Lo de menos, a quién le importa, es que se transforme uno, con esos remiendos faciales, en un grotesco espantajo. Lo de menos, al parecer, es acabar como el juguete averiado de la cadena de producción, como un malogrado explorador del espacio, abollado y ojoplático. Los niños, para quienes el mundo es una fiesta repleta de colorida diversión, y que no soportan la prohibición de señalar un defecto gracioso en los demás, reconocen de inmediato al individuo transfigurado en irrisorio monigote, y enseguida, con alegres aspavientos y risotadas, lo apuntan con el dedo: “¡Ahí va el muñeco Chucky!”, exclaman, y se eleva la aguda carcajada general. Ay, infancia cruel, que tanto se regocija estrangulando el pundonor ajeno.


Esos rasgos estereotipados, tan fácilmente identificables hoy: la estremecedora turgencia cigomática, la desafortunada estampa de unos labios envolviendo un salchichón, la aterradora certeza de los siete centímetros de pellejo facial fijados en el cogote con dos robustas grapas de acero, la atenazada sonrisa —horripilante mueca— tratando sin éxito de ampliarse en medio de esas mejillas anquilosadas, la visión escalofriante de unos ojos espantados que nos escudriñan sin expresión…, todo ese imposible semblante de viviente caricatura, decíamos, automáticamente estigmatiza a la persona, invirtiendo drásticamente —aquí ruge nuestro descomunal asombro— la supuesta finalidad del arreglo, el noble propósito original: en lugar de embellecer, se dinamita por completo la hermosa imperfección de un rostro humano. El sentido común, ese elemento tan vilipendiado en esta bulliciosa sociedad inmadura, en ocasiones nos tira de las orejas con violencia y nos recuerda que envejecer es parte del proceso, que, a pesar de los achaques y del inevitable deterioro físico, un ser humano tiene el derecho y la necesidad de llegar al final del camino aun sin los efímeros destellos de la juventud.

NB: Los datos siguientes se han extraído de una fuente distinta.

This design comes from an exercise in tuning for small area on the open sky130 flow, not from production work.
Where RTL was checked, it was by simulation tests only, not by an equivalence proof against the original.
Power is estimated from default activity; no workload was simulated.

== oak ==
==> flow/design.v <==
module uart(
    input           rst_n,
    input           clk,
    input   [7:0]   AB,
    input   [7:0]   DB_i,
    output  [7:0]   DB_o,
    output          DB_oe,
    input           RxD_i,
    output          RxD_o,
    output          RxD_oe,
    input           rd,
    input           wr,
    output          TxD,
    output          Intuart
    );
    localparam [3:0] S_IDLE  = 4'b0000,
                     S_START = 4'b0001,
                     S_CRC   = 4'b0010,
                     S_STOP  = 4'b0100,
                     S_D0    = 4'b1000;
    reg  [7:0]  thB, tlB;        
    reg  [15:0] cnt;             
    reg  [7:0]  SCON;
    reg  [7:0]  TBUF;
    reg  [7:0]  RBUF;
    reg  [7:0]  Rshift;
    reg         TEN;
    reg  [3:0]  ts;              
    reg  [3:0]  tb;              
    reg         TI;
    reg         Rvalid;
    reg  [3:0]  rs;              
    reg  [3:0]  rb;              
    reg  [2:0]  dc;              
    reg         RI;
    wire        sel   = AB[7:4] == 4'b1001;
    wire        we    = !wr && sel;
    wire        we_tl = we && AB[3:0] == 4'b0110;
    wire        we_th = we && AB[3:0] == 4'b0111;
    wire        we_sb = we && AB[3:0] == 4'b1000;
    wire        we_sc = we && AB[3:0] == 4'b1001;
    wire [1:0]  SM   = SCON[7:6];
    wire        SM0  = SM == 2'b00;
    wire        SM2  = SCON[5];
    wire        REN  = SCON[4];
    wire        TB8  = SCON[3];
    wire        SRI  = SCON[0];
    wire        TC     = &cnt;
    wire        EN     = TEN || REN;
    wire [15:0] reload = SM0 ? 16'hFFFA : {thB, tlB};
    always @(posedge clk)
        if (!rst_n) begin
            thB <= 8'b0;
            tlB <= 8'b0;
        end else begin
            if (we_th) thB <= DB_i;
            if (we_tl) tlB <= DB_i;
        end
    always @(posedge clk)
        if (!EN || TC) cnt <= reload;
        else           cnt <= cnt + 1'b1;
    wire        t_idle  = ts == S_IDLE;
    wire        t_data  = ts[3];
    wire        t_start = !ts[3] && ts[0];
    wire        t_crc   = !ts[3] && ts[1];
    wire        t_stop  = !ts[3] && ts[2];
    wire        t_dend  = ts == 4'b1111;
    wire        Tbaud   = tb == 4'd15 && TC;
    wire        T7      = tb == 4'd7  && TC;
    wire        T8      = tb == 4'd8  && TC;
    reg  [3:0]  ts_next;
    always @(*) begin
        ts_next = S_IDLE;
        if (t_data) begin
            if (!t_dend)       ts_next = ts + 1'b1;
            else if (SM0)      ts_next = S_IDLE;
            else if (!SM[1])   ts_next = S_STOP;
            else               ts_next = S_CRC;
        end else if (t_idle) begin
            if (!TEN)          ts_next = S_IDLE;
            else if (!SM0)     ts_next = S_START;
            else if (REN && SRI) ts_next = S_IDLE;
            else               ts_next = S_D0;
        end else if (t_start)
            ts_next = S_D0;
        else if (t_crc)
            ts_next = S_STOP;
    end
    always @(posedge clk)
        if (!rst_n)
            ts <= S_IDLE;
        else if (Tbaud)
            ts <= ts_next;
    always @(posedge clk)
        if (!rst_n)
            TEN <= 1'b0;
        else if (we_sb || (SM0 && REN))
            TEN <= 1'b1;
        else if (Tbaud && (t_stop || (t_dend && SM0)))
            TEN <= 1'b0;
    always @(posedge clk)
        if (!rst_n)
            TBUF <= 8'b0;
        else if (t_data) begin
            if (SM0 ? T8 : Tbaud)
                TBUF <= TBUF >> 1;
        end else if (we_sb)
            TBUF <= DB_i;
    always @(posedge clk)
        if (!TEN)    tb <= 4'd0;
        else if (TC) tb <= tb + 1'b1;
    always @(posedge clk)
        if (SM == 2'b10)      TI <= t_crc && Tbaud;
        else if (SM0 && REN)  TI <= 1'b0;
        else                  TI <= t_dend && Tbaud;
    assign TxD = t_data ? (SM0 ? tb[3] : TBUF[0]) :
                 t_crc  ? TB8 :
                 !t_start;
    wire        r_idle  = rs == S_IDLE;
    wire        r_data  = rs[3];
    wire        r_start = !rs[3] && rs[0];
    wire        r_crc   = !rs[3] && rs[1];
    wire        r_stop  = !rs[3] && rs[2];
    wire        r_dend  = rs == 4'b1111;
    wire        Rbaud   = SM0 ? T7 : (rb == 4'd15 && TC);
    wire        R789    = (rb == 4'd7 || rb == 4'd8 || rb == 4'd9) && TC;
    wire        Rxdin   = (dc[0] & dc[1]) | (dc[0] & dc[2]) | (dc[1] & dc[2]);
    wire        judge   = (Rxdin || !SM2) && !SRI;
    reg  [3:0]  rs_next;
    always @(*) begin
        rs_next = S_IDLE;
        if (r_data) begin
            if (!r_dend)       rs_next = rs + 1'b1;
            else if (!SM[1])   rs_next = S_STOP;
            else               rs_next = S_CRC;
        end else if (r_idle) begin
            if (!REN)          rs_next = S_IDLE;
            else if (SM0)      rs_next = SRI ? S_IDLE : S_D0;
            else               rs_next = Rvalid ? S_START : S_IDLE;
        end else if (r_start)
            rs_next = Rxdin ? S_IDLE : S_D0;
        else if (r_crc)
            rs_next = judge ? S_STOP : S_IDLE;
    end
    always @(posedge clk)
        if (!rst_n)
            rs <= S_IDLE;
        else if (Rbaud)
            rs <= rs_next;
    always @(posedge clk)
        if (!rst_n)
            Rvalid <= 1'b0;
        else if (SM0)
            Rvalid <= REN;
        else if (r_idle) begin
            if (REN) Rvalid <= !RxD_i;
        end else if (r_start) begin
            if (Rbaud) Rvalid <= !Rxdin;
        end else if (r_crc || (r_stop && SM == 2'b01)) begin
            if (Rbaud) Rvalid <= judge;
        end
    always @(posedge clk)
        if (!REN || !Rvalid) rb <= 4'b1111;
        else if (TC)         rb <= rb + 1'b1;
    always @(posedge clk)
        if (!REN)      dc <= 3'b111;
        else if (R789) dc <= {dc[1:0], RxD_i};
    always @(posedge clk)
        if (r_data && Rbaud)
            Rshift <= {Rxdin, Rshift[7:1]};
    always @(posedge clk)
        if (!rst_n)
            RBUF <= 8'b0;
        else if (r_stop && Rbaud && (SM != 2'b01 || judge))
            RBUF <= Rshift;
    always @(posedge clk)
        RI <= r_stop && Rbaud;
    always @(posedge clk)
        if (!rst_n)
            SCON <= 8'b0;
        else if (we_sc)
            SCON <= DB_i;
        else begin
            if (TI) SCON[1] <= 1'b1;
            if (RI) SCON[0] <= 1'b1;
            if (r_crc && judge && Rbaud) SCON[2] <= Rxdin;
        end
    assign DB_oe   = !rd && sel && (AB[3:1] == 3'b011 || AB[3:1] == 3'b100);
    assign DB_o    = AB[3] ? (AB[0] ? SCON : RBUF) : (AB[0] ? thB : tlB);
    assign Intuart = SCON[1] || SCON[0];
    assign RxD_oe  = !REN && TEN && SM0;
    assign RxD_o   = TBUF[0];
endmodule
Settings: LEC_CHECK=0, CAP_MARGIN=20, CORE_MARGIN=2, CORE_UTILIZATION=65, GPL_TIMING_DRIVEN=0, SLEW_MARGIN=20; clock period 5.0 ns.
standard.sh (not shown) runs the stock make flow with config.mk's settings and CLKGATE_MAP_FILE= SYNTH_SCRIPT=/design/flow/synth_recipe.tcl, a recipe that flattens the netlist after the stock synthesis.
==> flow/flow/run.sh <==
#!/bin/bash
# Layout flow: the standard flow (standard.sh) with
#  - synthesis: adders left to abc, and abc given an area-oriented script (flow/area.abc);
#    registers are mapped exactly as in the standard synthesis
#  - minimum-size buffers on the ports
#  - clock tree without dummy loads, larger sink clusters
# make's output goes to flow_make.log; each tool's log is under orfs/logs.
set -euo pipefail
W=$(pwd)
export MY_ABC_SCRIPT=$W/flow/area.abc
bash standard.sh SYNTH_SCRIPT=$W/flow/synth.tcl ADDER_MAP_FILE= \
  "BUFFER_PORTS_ARGS=-buffer_cell sky130_fd_sc_hd__buf_1" \
  "CTS_ARGS=-sink_clustering_enable -repair_clock_nets -dont_use_dummy_load -sink_clustering_size 30 -buf_list sky130_fd_sc_hd__clkbuf_8" \
  finish > $W/flow_make.log 2>&1
==> flow/flow/area.abc <==
strash
dc2
dch
amap
topo
==> flow/flow/synth.tcl <==
# The standard synthesis script, with abc given the area-oriented script in MY_ABC_SCRIPT
proc synth {args} { yosys synth -nofsm -noshare {*}$args }
proc abc {args} {
  set i [lsearch -exact $args -script]
  if { $i >= 0 && [info exists ::env(MY_ABC_SCRIPT)] } {
    lset args [expr { $i + 1 }] $::env(MY_ABC_SCRIPT)
  }
  yosys abc {*}$args
}
source $::env(SCRIPTS_DIR)/synth.tcl
# left out here: clear keep_hierarchy, flatten, clean up, hide names made inside functions, write 1_2_yosys.v
### oak -> pine
--- a/flow/design.v
+++ b/flow/design.v
@@ -14,9 +14,9 @@
     output          Intuart
     );
     localparam [3:0] S_IDLE  = 4'b0000,
                      S_START = 4'b0001,
-                     S_CRC   = 4'b0010,
+                     S_CRC   = 4'b0011,
                      S_STOP  = 4'b0100,
                      S_D0    = 4'b1000;
     reg  [7:0]  thB, tlB;        
     reg  [15:0] cnt;             
@@ -60,11 +60,10 @@
         if (!EN || TC) cnt <= reload;
         else           cnt <= cnt + 1'b1;
     wire        t_idle  = ts == S_IDLE;
     wire        t_data  = ts[3];
-    wire        t_start = !ts[3] && ts[0];
-    wire        t_crc   = !ts[3] && ts[1];
-    wire        t_stop  = !ts[3] && ts[2];
+    wire        t_crc   = ts == S_CRC;
+    wire        t_stop  = ts == S_STOP;
     wire        t_dend  = ts == 4'b1111;
     wire        Tbaud   = tb == 4'd15 && TC;
     wire        T7      = tb == 4'd7  && TC;
     wire        T8      = tb == 4'd8  && TC;
@@ -80,9 +79,9 @@
             if (!TEN)          ts_next = S_IDLE;
             else if (!SM0)     ts_next = S_START;
             else if (REN && SRI) ts_next = S_IDLE;
             else               ts_next = S_D0;
-        end else if (t_start)
+        end else if (ts == S_START)
             ts_next = S_D0;
         else if (t_crc)
             ts_next = S_STOP;
     end
@@ -95,9 +94,9 @@
         if (!rst_n)
             TEN <= 1'b0;
         else if (we_sb || (SM0 && REN))
             TEN <= 1'b1;
-        else if (Tbaud && (t_stop || (t_dend && SM0)))
+        else if (ts_next == S_IDLE && Tbaud)
             TEN <= 1'b0;
     always @(posedge clk)
         if (!rst_n)
             TBUF <= 8'b0;
@@ -114,14 +113,14 @@
         else if (SM0 && REN)  TI <= 1'b0;
         else                  TI <= t_dend && Tbaud;
     assign TxD = t_data ? (SM0 ? tb[3] : TBUF[0]) :
                  t_crc  ? TB8 :
-                 !t_start;
+                 (ts != S_START);
     wire        r_idle  = rs == S_IDLE;
     wire        r_data  = rs[3];
-    wire        r_start = !rs[3] && rs[0];
-    wire        r_crc   = !rs[3] && rs[1];
-    wire        r_stop  = !rs[3] && rs[2];
+    wire        r_start = rs == S_START;
+    wire        r_crc   = rs == S_CRC;
+    wire        r_stop  = rs == S_STOP;
     wire        r_dend  = rs == 4'b1111;
     wire        Rbaud   = SM0 ? T7 : (rb == 4'd15 && TC);
     wire        R789    = (rb == 4'd7 || rb == 4'd8 || rb == 4'd9) && TC;
     wire        Rxdin   = (dc[0] & dc[1]) | (dc[0] & dc[2]) | (dc[1] & dc[2]);
==> comparison <==
From pine to oak, clock-buffer cell count did not move at all. Of oak and pine, pine shows the lower hold slack, with oak above it. Wire length per cell after detailed routing, oak and pine: smaller value in oak. oak fits on a die that is smaller than the die of pine. Compared with oak, in pine post-route minimum period grew by 17 ps; wire length on met2 -4.8%; worst IR drop on VDD increased about 12%; share of the core filled with cells in the final layout held. Of oak and pine, oak shows the higher post-synthesis share of cell area spent on and, or, nand and nor gates, with pine below it. On share of the clock period used by the worst path, the lower figure sits with oak, not pine. Total placed cells including tap cells of oak is on par with pine. Worst endpoint required time ended up 20 ps lower on pine than on oak.
No functional check of the RTL was part of pine.

-- what the ideal ports hide --
In the flow no input, the clock included, has a driving cell. The finished layouts below were timed again as built, in two steps. Step 1 sets driving cells, clkbuf_16 on the clock port and buf_2 on the other inputs (assumed; they add their load-dependent delay and slew). Step 2 moves the port delays by t, midway between the first and last clock arrival at a register: inputs arrive t later, outputs are due t later. That takes back most of the time a late clock gives input paths. a / b / c = ideal / step 1 / step 2; a / b = the first two.
run	shift t [ns]	setup WS [ns]	worst setup path after step 2	worst data-port slew with drivers (ns)
oak	0.373	0.700 / 0.700 / 0.700	register to register	0.03
pine	0.365	0.683 / 0.683 / 0.683	register to register	0.05
After both steps every run listed still meets setup and hold.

No se deje usted amedrentar por el implacable latido de las agujas del reloj. No tema el abrumador peregrinaje del tiempo. Hoy, la arruga, más que nunca —por contraste con el infierno de esas hordas deformes— se vuelve deliciosamente bella, como bellas lucirán mañana, por ejemplo, también por contraste, las personas sin tatuar. Convertirse en una pasa, amigo mío, también atesora su trocito de dignidad. Es la naturaleza, idiota.